*Your goal*
In the listing below, the lines starting with the line with "2_1_floorplan | 827 | 0 | 267" and going on through the line with "1840 | 45.1 | 310 |" are to be reproduced exactly, and only those.

*Data supplied*
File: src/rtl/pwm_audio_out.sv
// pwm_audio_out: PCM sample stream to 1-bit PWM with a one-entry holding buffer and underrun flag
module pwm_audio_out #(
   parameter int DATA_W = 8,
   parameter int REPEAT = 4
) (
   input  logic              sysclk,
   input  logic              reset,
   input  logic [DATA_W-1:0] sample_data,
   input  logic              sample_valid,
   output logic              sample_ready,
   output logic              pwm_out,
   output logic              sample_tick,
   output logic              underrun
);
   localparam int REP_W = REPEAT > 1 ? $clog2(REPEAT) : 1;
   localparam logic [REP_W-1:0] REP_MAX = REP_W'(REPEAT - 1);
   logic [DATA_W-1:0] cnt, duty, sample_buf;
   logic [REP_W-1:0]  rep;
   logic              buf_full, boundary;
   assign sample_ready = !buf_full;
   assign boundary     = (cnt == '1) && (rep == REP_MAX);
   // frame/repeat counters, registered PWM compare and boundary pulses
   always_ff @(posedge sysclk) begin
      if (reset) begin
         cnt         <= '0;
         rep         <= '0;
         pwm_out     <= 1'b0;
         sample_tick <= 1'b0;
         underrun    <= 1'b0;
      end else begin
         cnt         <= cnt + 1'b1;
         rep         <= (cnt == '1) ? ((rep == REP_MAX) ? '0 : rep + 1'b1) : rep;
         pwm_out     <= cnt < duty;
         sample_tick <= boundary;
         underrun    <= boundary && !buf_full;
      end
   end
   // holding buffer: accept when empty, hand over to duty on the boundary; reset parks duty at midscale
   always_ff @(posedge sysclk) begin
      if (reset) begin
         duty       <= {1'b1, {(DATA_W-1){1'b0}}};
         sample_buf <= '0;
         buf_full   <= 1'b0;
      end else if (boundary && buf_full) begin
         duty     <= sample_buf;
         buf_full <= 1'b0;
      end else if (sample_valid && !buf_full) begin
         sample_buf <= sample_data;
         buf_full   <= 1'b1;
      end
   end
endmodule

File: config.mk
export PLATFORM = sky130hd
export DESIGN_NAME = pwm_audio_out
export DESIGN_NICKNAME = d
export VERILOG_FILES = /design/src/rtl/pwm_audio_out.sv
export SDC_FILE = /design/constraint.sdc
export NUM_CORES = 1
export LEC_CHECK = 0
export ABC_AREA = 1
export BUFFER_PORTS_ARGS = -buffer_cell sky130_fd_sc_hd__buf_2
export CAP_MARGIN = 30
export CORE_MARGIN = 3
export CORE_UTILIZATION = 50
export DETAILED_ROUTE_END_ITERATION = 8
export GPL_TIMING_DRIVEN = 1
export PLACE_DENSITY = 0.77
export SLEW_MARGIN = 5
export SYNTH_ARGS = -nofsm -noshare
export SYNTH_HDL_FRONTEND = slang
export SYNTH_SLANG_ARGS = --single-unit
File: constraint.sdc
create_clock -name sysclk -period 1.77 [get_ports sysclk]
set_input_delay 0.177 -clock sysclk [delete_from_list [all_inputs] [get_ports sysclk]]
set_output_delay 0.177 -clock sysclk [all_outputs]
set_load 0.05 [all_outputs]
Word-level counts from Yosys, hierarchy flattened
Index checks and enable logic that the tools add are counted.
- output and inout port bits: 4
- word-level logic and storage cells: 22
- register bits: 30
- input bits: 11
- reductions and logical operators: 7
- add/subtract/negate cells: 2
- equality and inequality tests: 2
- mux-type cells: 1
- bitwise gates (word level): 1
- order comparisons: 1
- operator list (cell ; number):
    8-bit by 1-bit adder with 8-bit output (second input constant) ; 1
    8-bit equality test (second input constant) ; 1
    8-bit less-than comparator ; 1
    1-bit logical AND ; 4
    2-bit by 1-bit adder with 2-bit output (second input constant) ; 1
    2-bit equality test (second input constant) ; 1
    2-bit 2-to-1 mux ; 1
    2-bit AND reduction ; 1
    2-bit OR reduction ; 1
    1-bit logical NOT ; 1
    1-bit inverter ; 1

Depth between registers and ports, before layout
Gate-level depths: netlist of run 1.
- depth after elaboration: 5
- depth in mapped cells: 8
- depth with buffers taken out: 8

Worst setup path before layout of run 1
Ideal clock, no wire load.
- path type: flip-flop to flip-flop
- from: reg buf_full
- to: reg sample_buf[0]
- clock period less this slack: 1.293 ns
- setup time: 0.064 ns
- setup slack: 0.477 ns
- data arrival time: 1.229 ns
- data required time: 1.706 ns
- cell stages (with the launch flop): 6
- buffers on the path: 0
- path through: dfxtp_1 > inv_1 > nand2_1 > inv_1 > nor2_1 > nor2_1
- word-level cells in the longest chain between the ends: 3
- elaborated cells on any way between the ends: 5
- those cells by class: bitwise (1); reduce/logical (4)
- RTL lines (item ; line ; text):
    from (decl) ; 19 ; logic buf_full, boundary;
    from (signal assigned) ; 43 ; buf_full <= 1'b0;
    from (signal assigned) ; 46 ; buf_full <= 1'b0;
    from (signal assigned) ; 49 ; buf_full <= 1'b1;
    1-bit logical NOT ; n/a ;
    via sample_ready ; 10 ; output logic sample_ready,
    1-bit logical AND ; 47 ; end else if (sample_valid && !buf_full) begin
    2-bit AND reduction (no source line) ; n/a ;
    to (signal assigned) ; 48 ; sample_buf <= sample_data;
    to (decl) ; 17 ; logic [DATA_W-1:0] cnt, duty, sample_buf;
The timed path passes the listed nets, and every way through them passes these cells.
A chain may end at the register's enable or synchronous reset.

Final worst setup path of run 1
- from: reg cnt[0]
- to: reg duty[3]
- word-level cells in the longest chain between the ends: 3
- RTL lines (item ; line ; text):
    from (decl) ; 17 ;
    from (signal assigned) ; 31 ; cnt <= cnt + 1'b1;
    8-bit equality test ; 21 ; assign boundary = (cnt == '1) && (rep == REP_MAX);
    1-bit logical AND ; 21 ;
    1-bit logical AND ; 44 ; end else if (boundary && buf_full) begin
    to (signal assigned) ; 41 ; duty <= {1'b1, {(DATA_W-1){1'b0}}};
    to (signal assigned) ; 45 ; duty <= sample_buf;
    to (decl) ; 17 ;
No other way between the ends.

...

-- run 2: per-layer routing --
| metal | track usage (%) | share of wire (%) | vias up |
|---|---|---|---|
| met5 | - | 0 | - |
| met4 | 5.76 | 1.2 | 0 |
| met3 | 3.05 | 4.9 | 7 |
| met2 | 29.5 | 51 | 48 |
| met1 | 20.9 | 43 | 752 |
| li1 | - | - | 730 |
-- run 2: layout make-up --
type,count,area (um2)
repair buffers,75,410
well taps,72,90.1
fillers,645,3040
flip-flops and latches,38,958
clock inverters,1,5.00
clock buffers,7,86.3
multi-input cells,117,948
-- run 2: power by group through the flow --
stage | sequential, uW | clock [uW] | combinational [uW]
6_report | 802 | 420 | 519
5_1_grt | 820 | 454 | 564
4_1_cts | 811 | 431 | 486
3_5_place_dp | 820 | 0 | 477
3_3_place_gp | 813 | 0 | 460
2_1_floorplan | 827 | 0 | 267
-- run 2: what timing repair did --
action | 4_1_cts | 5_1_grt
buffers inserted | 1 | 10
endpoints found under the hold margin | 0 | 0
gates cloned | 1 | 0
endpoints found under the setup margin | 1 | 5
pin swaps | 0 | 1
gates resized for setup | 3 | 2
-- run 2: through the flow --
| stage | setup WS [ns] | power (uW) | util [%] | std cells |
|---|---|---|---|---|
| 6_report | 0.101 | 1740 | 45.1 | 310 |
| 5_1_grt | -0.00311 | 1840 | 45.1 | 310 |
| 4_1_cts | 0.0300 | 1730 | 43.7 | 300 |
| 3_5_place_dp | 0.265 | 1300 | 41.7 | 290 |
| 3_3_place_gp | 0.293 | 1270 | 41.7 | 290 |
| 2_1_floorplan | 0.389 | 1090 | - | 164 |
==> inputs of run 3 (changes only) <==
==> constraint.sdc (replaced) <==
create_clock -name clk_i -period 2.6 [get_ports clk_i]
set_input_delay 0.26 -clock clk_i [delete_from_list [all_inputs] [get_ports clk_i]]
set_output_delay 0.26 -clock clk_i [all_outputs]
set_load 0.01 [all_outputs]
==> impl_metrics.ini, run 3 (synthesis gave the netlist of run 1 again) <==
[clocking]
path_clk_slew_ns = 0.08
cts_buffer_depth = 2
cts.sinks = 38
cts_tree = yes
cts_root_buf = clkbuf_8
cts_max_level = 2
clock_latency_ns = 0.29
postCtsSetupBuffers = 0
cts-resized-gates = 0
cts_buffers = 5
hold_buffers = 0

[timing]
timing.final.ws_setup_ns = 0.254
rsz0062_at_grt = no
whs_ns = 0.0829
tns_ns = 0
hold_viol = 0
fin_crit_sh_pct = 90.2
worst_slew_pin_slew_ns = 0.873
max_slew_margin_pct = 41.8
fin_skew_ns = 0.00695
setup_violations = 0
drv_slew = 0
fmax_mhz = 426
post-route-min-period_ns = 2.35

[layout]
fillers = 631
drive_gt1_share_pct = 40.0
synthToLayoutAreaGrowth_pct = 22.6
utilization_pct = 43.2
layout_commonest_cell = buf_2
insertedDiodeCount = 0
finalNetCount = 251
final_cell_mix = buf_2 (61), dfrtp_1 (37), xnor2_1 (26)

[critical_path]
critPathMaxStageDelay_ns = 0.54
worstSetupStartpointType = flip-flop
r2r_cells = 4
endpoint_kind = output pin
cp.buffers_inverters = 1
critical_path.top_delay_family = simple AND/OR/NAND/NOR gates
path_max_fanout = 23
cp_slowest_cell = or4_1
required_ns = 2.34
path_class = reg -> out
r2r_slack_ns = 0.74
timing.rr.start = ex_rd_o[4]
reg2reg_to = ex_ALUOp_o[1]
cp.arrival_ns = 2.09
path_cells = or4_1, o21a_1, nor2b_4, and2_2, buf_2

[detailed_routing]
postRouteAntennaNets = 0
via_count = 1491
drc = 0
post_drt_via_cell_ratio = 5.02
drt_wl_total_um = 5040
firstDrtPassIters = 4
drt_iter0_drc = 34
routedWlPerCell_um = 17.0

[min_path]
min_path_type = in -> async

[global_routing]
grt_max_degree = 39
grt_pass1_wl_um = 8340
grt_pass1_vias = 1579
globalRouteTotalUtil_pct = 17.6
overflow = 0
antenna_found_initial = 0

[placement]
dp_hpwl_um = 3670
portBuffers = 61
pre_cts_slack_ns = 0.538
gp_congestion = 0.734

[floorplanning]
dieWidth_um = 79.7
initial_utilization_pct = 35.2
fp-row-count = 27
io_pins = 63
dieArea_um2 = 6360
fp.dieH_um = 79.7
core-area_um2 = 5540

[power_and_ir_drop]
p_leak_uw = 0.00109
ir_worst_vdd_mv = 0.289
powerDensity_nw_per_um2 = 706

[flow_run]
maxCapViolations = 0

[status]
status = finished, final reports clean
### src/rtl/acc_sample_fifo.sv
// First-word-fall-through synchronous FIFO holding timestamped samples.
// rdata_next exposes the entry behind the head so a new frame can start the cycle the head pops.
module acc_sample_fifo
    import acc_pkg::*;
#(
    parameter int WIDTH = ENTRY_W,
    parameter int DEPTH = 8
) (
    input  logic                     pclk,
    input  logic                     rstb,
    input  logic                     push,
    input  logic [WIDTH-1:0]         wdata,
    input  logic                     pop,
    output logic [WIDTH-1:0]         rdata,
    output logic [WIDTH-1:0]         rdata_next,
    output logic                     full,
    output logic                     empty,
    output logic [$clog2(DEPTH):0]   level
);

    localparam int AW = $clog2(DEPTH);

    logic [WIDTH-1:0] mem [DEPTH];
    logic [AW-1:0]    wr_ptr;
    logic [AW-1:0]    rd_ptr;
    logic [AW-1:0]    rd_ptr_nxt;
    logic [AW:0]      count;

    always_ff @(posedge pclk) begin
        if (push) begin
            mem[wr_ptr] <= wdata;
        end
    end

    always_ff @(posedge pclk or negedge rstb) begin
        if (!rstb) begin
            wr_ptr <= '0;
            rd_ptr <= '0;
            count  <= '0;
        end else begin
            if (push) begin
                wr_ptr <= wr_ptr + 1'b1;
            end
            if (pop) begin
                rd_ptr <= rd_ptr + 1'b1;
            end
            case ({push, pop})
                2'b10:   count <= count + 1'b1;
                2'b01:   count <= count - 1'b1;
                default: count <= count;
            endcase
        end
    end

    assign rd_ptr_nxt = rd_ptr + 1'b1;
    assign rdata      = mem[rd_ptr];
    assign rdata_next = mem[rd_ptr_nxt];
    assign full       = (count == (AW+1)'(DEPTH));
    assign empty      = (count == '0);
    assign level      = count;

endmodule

*Result of the task*
2_1_floorplan | 827 | 0 | 267
-- run 2: what timing repair did --
action | 4_1_cts | 5_1_grt
buffers inserted | 1 | 10
endpoints found under the hold margin | 0 | 0
gates cloned | 1 | 0
endpoints found under the setup margin | 1 | 5
pin swaps | 0 | 1
gates resized for setup | 3 | 2
-- run 2: through the flow --
| stage | setup WS [ns] | power (uW) | util [%] | std cells |
|---|---|---|---|---|
| 6_report | 0.101 | 1740 | 45.1 | 310 |
| 5_1_grt | -0.00311 | 1840 | 45.1 | 310 |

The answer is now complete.